Stereo spatialization effect can be achieved using x,y coordinates to determine intensity and delay for the sound at each speaker at each moment. The hypothetical listener is placed at a point equidistant from the two speakers. The speakers are each assumed to be at some angle from the listener between 0 and pi radians, with 0 radians being straight to the right and pi/2 radians being directly in front of the listener. (For example, for speakers at the front-left and front-right corners of a square room, and the listener at the center, the angle of the left speaker would be 3pi/4 radians (135 degrees), and the angle of the right speaker would be pi/4 radians (45 degrees). When the angle of the localized sound is greater than or equal to 90 degrees (pi/2 radians) from a speaker, the amplitude from that speaker will be 0.

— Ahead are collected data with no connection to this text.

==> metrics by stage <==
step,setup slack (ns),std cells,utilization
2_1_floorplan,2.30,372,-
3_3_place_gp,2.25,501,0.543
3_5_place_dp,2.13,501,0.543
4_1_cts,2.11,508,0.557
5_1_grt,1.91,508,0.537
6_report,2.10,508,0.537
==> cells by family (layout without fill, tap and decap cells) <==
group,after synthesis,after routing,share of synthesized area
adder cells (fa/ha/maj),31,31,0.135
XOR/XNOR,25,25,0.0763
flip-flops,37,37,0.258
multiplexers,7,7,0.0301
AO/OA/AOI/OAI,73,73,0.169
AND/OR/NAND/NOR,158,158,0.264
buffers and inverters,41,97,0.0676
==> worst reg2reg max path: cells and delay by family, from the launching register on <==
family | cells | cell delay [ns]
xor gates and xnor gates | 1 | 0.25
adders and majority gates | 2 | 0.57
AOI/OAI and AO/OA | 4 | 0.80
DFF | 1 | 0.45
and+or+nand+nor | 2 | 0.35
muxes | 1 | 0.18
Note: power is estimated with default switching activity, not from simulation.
**src/rtl/rtdm_pkg.sv**
```systemverilog
// Shared types and constants for the tick delay manager.
package rtdm_pkg;
  localparam int MaxTasks = 64;
  localparam int DelayBits = 32;
  localparam int IdxBits = 6;
  localparam int CfgIdxBits = 2;
  localparam int CfgDataBits = 6;

  localparam logic [2:0] OP_TICK = 3'd0;
  localparam logic [2:0] OP_DELAY = 3'd1;
  localparam logic [2:0] OP_RESUME = 3'd2;
  localparam logic [2:0] OP_STATUS = 3'd3;
  localparam logic [2:0] OP_STEP = 3'd4;

  localparam logic [2:0] ST_OK = 3'd0;
  localparam logic [2:0] ST_BAD_INDEX = 3'd1;
  localparam logic [2:0] ST_ABSENT = 3'd2;
  localparam logic [2:0] ST_NOT_DELAYED = 3'd3;
  localparam logic [2:0] ST_FROM_ISR = 3'd4;
  localparam logic [2:0] ST_LOCKED = 3'd5;

  localparam logic [1:0] PRESENT = 2'd2;

  localparam logic [1:0] STEP_OFF = 2'd0;
  localparam logic [1:0] STEP_WAIT = 2'd1;
  localparam logic [1:0] STEP_ONCE = 2'd2;

  localparam logic [CfgIdxBits-1:0] REG_LOWEST = 2'd0;
  localparam logic [CfgIdxBits-1:0] REG_RUNNING = 2'd1;
  localparam logic [CfgIdxBits-1:0] REG_TIME_EN = 2'd2;

  typedef struct packed {
    logic [2:0] opcode;
    logic [5:0] task_index;
    logic [31:0] delay_ticks;
    logic in_interrupt;
    logic scheduler_locked;
    logic [1:0] presence_value;
    logic pending_value;
    logic suspended_value;
    logic [1:0] step_request;
  } req_t;

  typedef struct packed {
    logic [2:0] status;
    logic [7:0] ready_groups;
    logic reschedule;
    logic [6:0] expired_count;
    logic [31:0] system_time;
  } rsp_t;

  // one task table entry
  typedef struct packed {
    logic [DelayBits-1:0] delay;
    logic [1:0] presence;
    logic pending;
    logic suspended;
    logic timed_out;
  } task_t;

  // controller -> datapath
  typedef struct packed {
    logic load;       // capture request
    logic exec;       // run the captured request
    logic walk;       // process entry at idx
    logic clear;      // zero entry at idx
    logic rd_walk;    // read table at rd_idx instead of the request index
    logic [IdxBits-1:0] idx;
    logic [IdxBits-1:0] rd_idx;
  } cmd_t;

  // datapath -> controller
  typedef struct packed {
    logic do_walk;
  } sts_t;
endpackage

```
**src/rtl/rtdm_if.sv**
```systemverilog
// Valid/ready channel interfaces for requests and responses.
interface rtdm_req_if;
  import rtdm_pkg::*;
  logic valid;
  logic ready;
  req_t data;
  modport source (output valid, output data, input ready);
  modport sink (input valid, input data, output ready);
endinterface

interface rtdm_rsp_if;
  import rtdm_pkg::*;
  logic valid;
  logic ready;
  rsp_t data;
  modport source (output valid, output data, input ready);
  modport sink (input valid, input data, output ready);
endinterface

```
**src/rtl/rtdm_ctrl.sv**
```systemverilog
// Controller: clears the task table after reset, sequences one transaction and the tick walk over all tasks.
module rtdm_ctrl (
  input logic clk,
  input logic rst,
  input logic in_valid,
  output logic in_ready,
  output logic out_valid,
  input logic out_ready,
  input rtdm_pkg::sts_t sts,
  output rtdm_pkg::cmd_t cmd
);
  import rtdm_pkg::*;
  typedef enum logic [2:0] {S_CLEAR, S_IDLE, S_EXEC, S_WALK, S_OUT} state_t;
  localparam logic [IdxBits-1:0] LastTask = IdxBits'(MaxTasks - 1);
  state_t state;
  logic [IdxBits-1:0] idx;

  assign in_ready = (state == S_IDLE);
  assign out_valid = (state == S_OUT);
  always_comb begin
    cmd.load = in_valid && in_ready;
    cmd.exec = (state == S_EXEC);
    cmd.walk = (state == S_WALK);
    cmd.clear = (state == S_CLEAR);
    cmd.rd_walk = (state != S_IDLE);
    cmd.idx = idx;
    cmd.rd_idx = (state == S_WALK) ? idx + 1'b1 : idx;
  end

  always_ff @(posedge clk) begin
    if (rst) begin
      state <= S_CLEAR;
      idx <= '0;
    end else begin
      case (state)
        S_CLEAR: begin
          idx <= idx + 1'b1;
          if (idx == LastTask) state <= S_IDLE;
        end
        S_IDLE: if (in_valid) begin
          idx <= '0;
          state <= S_EXEC;
        end
        S_EXEC: state <= sts.do_walk ? S_WALK : S_OUT;
        S_WALK: begin
          idx <= idx + 1'b1;
          if (idx == LastTask) state <= S_OUT;
        end
        S_OUT: if (out_ready) state <= S_IDLE;
        default: state <= S_IDLE;
      endcase
    end
  end
endmodule

```
**src/rtl/rtdm_datapath.sv**
```systemverilog
// Datapath: task tables, ready bitmap, time counter and single-task operations.
module rtdm_datapath (
  input logic clk,
  input logic rst,
  input logic cfg_we,
  input logic [rtdm_pkg::CfgIdxBits-1:0] cfg_index,
  input logic [rtdm_pkg::CfgDataBits-1:0] cfg_data,
  input rtdm_pkg::req_t req,
  input rtdm_pkg::cmd_t cmd,
  output rtdm_pkg::sts_t sts,
  output rtdm_pkg::rsp_t rsp
);
  import rtdm_pkg::*;
  localparam logic [31:0] DelayMax = 32'((64'd1 << DelayBits) - 64'd1);

  task_t task_mem [MaxTasks];
  task_t rd_data;
  task_t wr_data;
  logic wr_en;
  logic [IdxBits-1:0] wr_addr, rd_addr, qi;
  logic [MaxTasks-1:0] ready;
  logic ready_we, ready_val;
  logic [1:0] step_state;
  logic [31:0] tick_time;
  logic [5:0] lowest;
  logic running, time_en;
  req_t req_q;
  logic idx_ok;
  logic [DelayBits-1:0] dsat;
  logic [2:0] status, ex_status;
  logic resched, ex_resched;
  logic walk_expire;
  logic [6:0] expired;
  logic [7:0] groups;

  always_comb begin
    groups = '0;
    for (int g = 0; g < MaxTasks / 8; g++) groups[g] = |ready[g*8 +: 8];
  end

  assign sts.do_walk = (req_q.opcode == OP_TICK) && running && (step_state != STEP_WAIT);
  assign rsp.status = status;
  assign rsp.ready_groups = groups;
  assign rsp.reschedule = resched;
  assign rsp.expired_count = expired;
  assign rsp.system_time = tick_time;

  assign qi = req_q.task_index;
  assign idx_ok = ({1'b0, qi} < (IdxBits + 1)'(MaxTasks));
  assign rd_addr = cmd.rd_walk ? cmd.rd_idx : req.task_index;
  assign dsat = DelayBits'((req_q.delay_ticks > DelayMax) ? DelayMax : req_q.delay_ticks);

  always_comb begin
    wr_en = 1'b0;
    wr_addr = cmd.idx;
    wr_data = rd_data;
    ready_we = 1'b0;
    ready_val = 1'b0;
    ex_status = ST_OK;
    ex_resched = 1'b0;
    walk_expire = 1'b0;
    if (cmd.clear) begin
      wr_en = 1'b1;
      wr_data = '0;
    end else if (cmd.walk) begin
      if (cmd.idx != lowest && rd_data.presence == PRESENT && rd_data.delay != '0) begin
        wr_en = 1'b1;
        wr_data.delay = rd_data.delay - 1'b1;
        if (rd_data.delay == DelayBits'(1)) begin
          walk_expire = 1'b1;
          wr_data.timed_out = rd_data.pending;
          wr_data.pending = 1'b0;
          if (!rd_data.suspended) begin
            ready_we = 1'b1;
            ready_val = 1'b1;
          end
        end
      end
    end else if (cmd.exec) begin
      wr_addr = qi;
      case (req_q.opcode)
        OP_DELAY: begin
          if (req_q.in_interrupt) ex_status = ST_FROM_ISR;
          else if (req_q.scheduler_locked) ex_status = ST_LOCKED;
          else if (!idx_ok) ex_status = ST_BAD_INDEX;
          else if (req_q.delay_ticks != 32'd0) begin
            wr_en = 1'b1;
            wr_data.delay = dsat;
            ready_we = 1'b1;
            ready_val = 1'b0;
            ex_resched = 1'b1;
          end
        end
        OP_RESUME: begin
          if (!idx_ok || qi >= lowest) ex_status = ST_BAD_INDEX;
          else if (rd_data.presence != PRESENT) ex_status = ST_ABSENT;
          else if (rd_data.delay == '0) ex_status = ST_NOT_DELAYED;
          else begin
            wr_en = 1'b1;
            wr_data.delay = '0;
            wr_data.timed_out = rd_data.pending;
            wr_data.pending = 1'b0;
            if (!rd_data.suspended) begin
              ready_we = 1'b1;
              ready_val = 1'b1;
              ex_resched = 1'b1;
            end
          end
        end
        OP_STATUS: begin
          if (!idx_ok) ex_status = ST_BAD_INDEX;
          else begin
            wr_en = 1'b1;
            wr_data.presence = req_q.presence_value;
            wr_data.pending = req_q.pending_value;
            wr_data.suspended = req_q.suspended_value;
          end
        end
        default: ;
      endcase
    end
  end

  always_ff @(posedge clk) begin
    rd_data <= task_mem[rd_addr];
    if (wr_en) task_mem[wr_addr] <= wr_data;
  end

  always_ff @(posedge clk) begin
    if (rst) begin
      ready <= '0;
      step_state <= STEP_OFF;
      tick_time <= '0;
      lowest <= 6'd63;
      running <= 1'b0;
      time_en <= 1'b1;
      req_q <= '0;
      status <= ST_OK;
      resched <= 1'b0;
      expired <= '0;
    end else begin
      if (cfg_we) begin
        case (cfg_index)
          REG_LOWEST: lowest <= cfg_data;
          REG_RUNNING: running <= cfg_data[0];
          REG_TIME_EN: time_en <= cfg_data[0];
          default: ;
        endcase
      end
      if (cmd.load) begin
        req_q <= req;
        status <= ST_OK;
        resched <= 1'b0;
        expired <= '0;
      end
      if (cmd.exec) begin
        status <= ex_status;
        resched <= ex_resched;
        case (req_q.opcode)
          OP_TICK: begin
            if (time_en) tick_time <= tick_time + 1'b1;
            if (running) begin
              case (step_state)
                STEP_OFF: ;
                STEP_WAIT: ;
                STEP_ONCE: step_state <= STEP_WAIT;
                default: step_state <= STEP_OFF;
              endcase
            end
          end
          OP_STEP: step_state <= req_q.step_request;
          default: ;
        endcase
      end
      if (walk_expire) expired <= expired + 1'b1;
      if (ready_we) ready[wr_addr] <= ready_val;
    end
  end
endmodule

```
**src/rtl/rtos_tick_delay_manager_core.sv**
```systemverilog
// Top level of the tick delay manager.
// One transaction at a time. After reset the block zeroes its task table
// and holds req.ready low. A request runs the cycle after it is accepted; a
// tick with the kernel running and stepping not in wait then walks the 64 task
// entries at one per cycle before its result is offered. Every other operation
// offers its result without a walk. The next request is accepted at the
// earliest in the cycle after the result is taken. A result register holds the
// response until taken.
module rtos_tick_delay_manager_core (
  input logic clk,
  input logic rst,
  rtdm_req_if.sink req,
  rtdm_rsp_if.source rsp,
  input logic cfg_we,
  input logic [rtdm_pkg::CfgIdxBits-1:0] cfg_index,
  input logic [rtdm_pkg::CfgDataBits-1:0] cfg_data
);
  import rtdm_pkg::*;
  cmd_t cmd;
  sts_t sts;

  rtdm_ctrl u_ctrl (
    .clk(clk), .rst(rst),
    .in_valid(req.valid), .in_ready(req.ready),
    .out_valid(rsp.valid), .out_ready(rsp.ready),
    .sts(sts), .cmd(cmd)
  );

  rtdm_datapath u_dp (
    .clk(clk), .rst(rst),
    .cfg_we(cfg_we), .cfg_index(cfg_index), .cfg_data(cfg_data),
    .req(req.data), .cmd(cmd), .sts(sts), .rsp(rsp.data)
  );
endmodule
```
**src/flat_wrapper.sv**
```systemverilog
// flat-port wrapper written by rule: the top's interface ports become plain ports
module rtos_tick_delay_manager_core_flat import rtdm_pkg::*;
  (clk, rst, cfg_we, cfg_index, cfg_data, req_valid, req_data, req_ready, rsp_valid, rsp_data, rsp_ready);
  rtdm_req_if req_i ();
  rtdm_rsp_if rsp_i ();
  input logic clk;
  input logic rst;
  input logic cfg_we;
  input logic [rtdm_pkg::CfgIdxBits-1:0] cfg_index;
  input logic [rtdm_pkg::CfgDataBits-1:0] cfg_data;
  input wire logic [$bits(req_i.valid)-1:0] req_valid;
  input wire logic [$bits(req_i.data)-1:0] req_data;
  output wire logic [$bits(req_i.ready)-1:0] req_ready;
  output wire logic [$bits(rsp_i.valid)-1:0] rsp_valid;
  output wire logic [$bits(rsp_i.data)-1:0] rsp_data;
  input wire logic [$bits(rsp_i.ready)-1:0] rsp_ready;
  assign req_i.valid = req_valid;
  assign req_i.data = req_data;
  assign req_ready = req_i.ready;
  assign rsp_valid = rsp_i.valid;
  assign rsp_data = rsp_i.data;
  assign rsp_i.ready = rsp_ready;
  rtos_tick_delay_manager_core u_core (.clk(clk), .rst(rst), .req(req_i), .rsp(rsp_i), .cfg_we(cfg_we), .cfg_index(cfg_index), .cfg_data(cfg_data));
endmodule
```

If we know the location of the speakers and the sound source, we can use the cosine function to calculate the distance from the listener, and the distance of the sound source relative to the distance of the speaker; and we can use the arctangent function to calculate the angle of the sound source relative to the angle of each speaker. Armed with all of this information, we can calculate the gain for each of the two channels, and we can calculate the delay of the sound in getting to the listener. The distance and angle of the sound source relative to each speaker will determine the gain at each speaker, and the distance of the sound source will determine the distance. If the distance is changing, the delay will change, and Doppler shift occurs.
In this Csound instrument, one specifies the location of the right speaker, in terms of the number of meters it is to the right (x coordinate) and in front of (y coordinate) the listener. The left speaker is assumed to be in the corresponding position on the left side. In the score, one specifies starting and ending x and y coordinates for the sound source, and the amount of time needed to get from one point to the other in a straight line. The instrument then uses this information to calculate the amplitude of the sound in each speaker as it "moves", and the delay it would have in getting to the listener (who is located at coordinate "0,0"). As the distance of the sound source from the listener changes, the changing delay introduces a pitch shift in the perceived sound, known as "Doppler shift".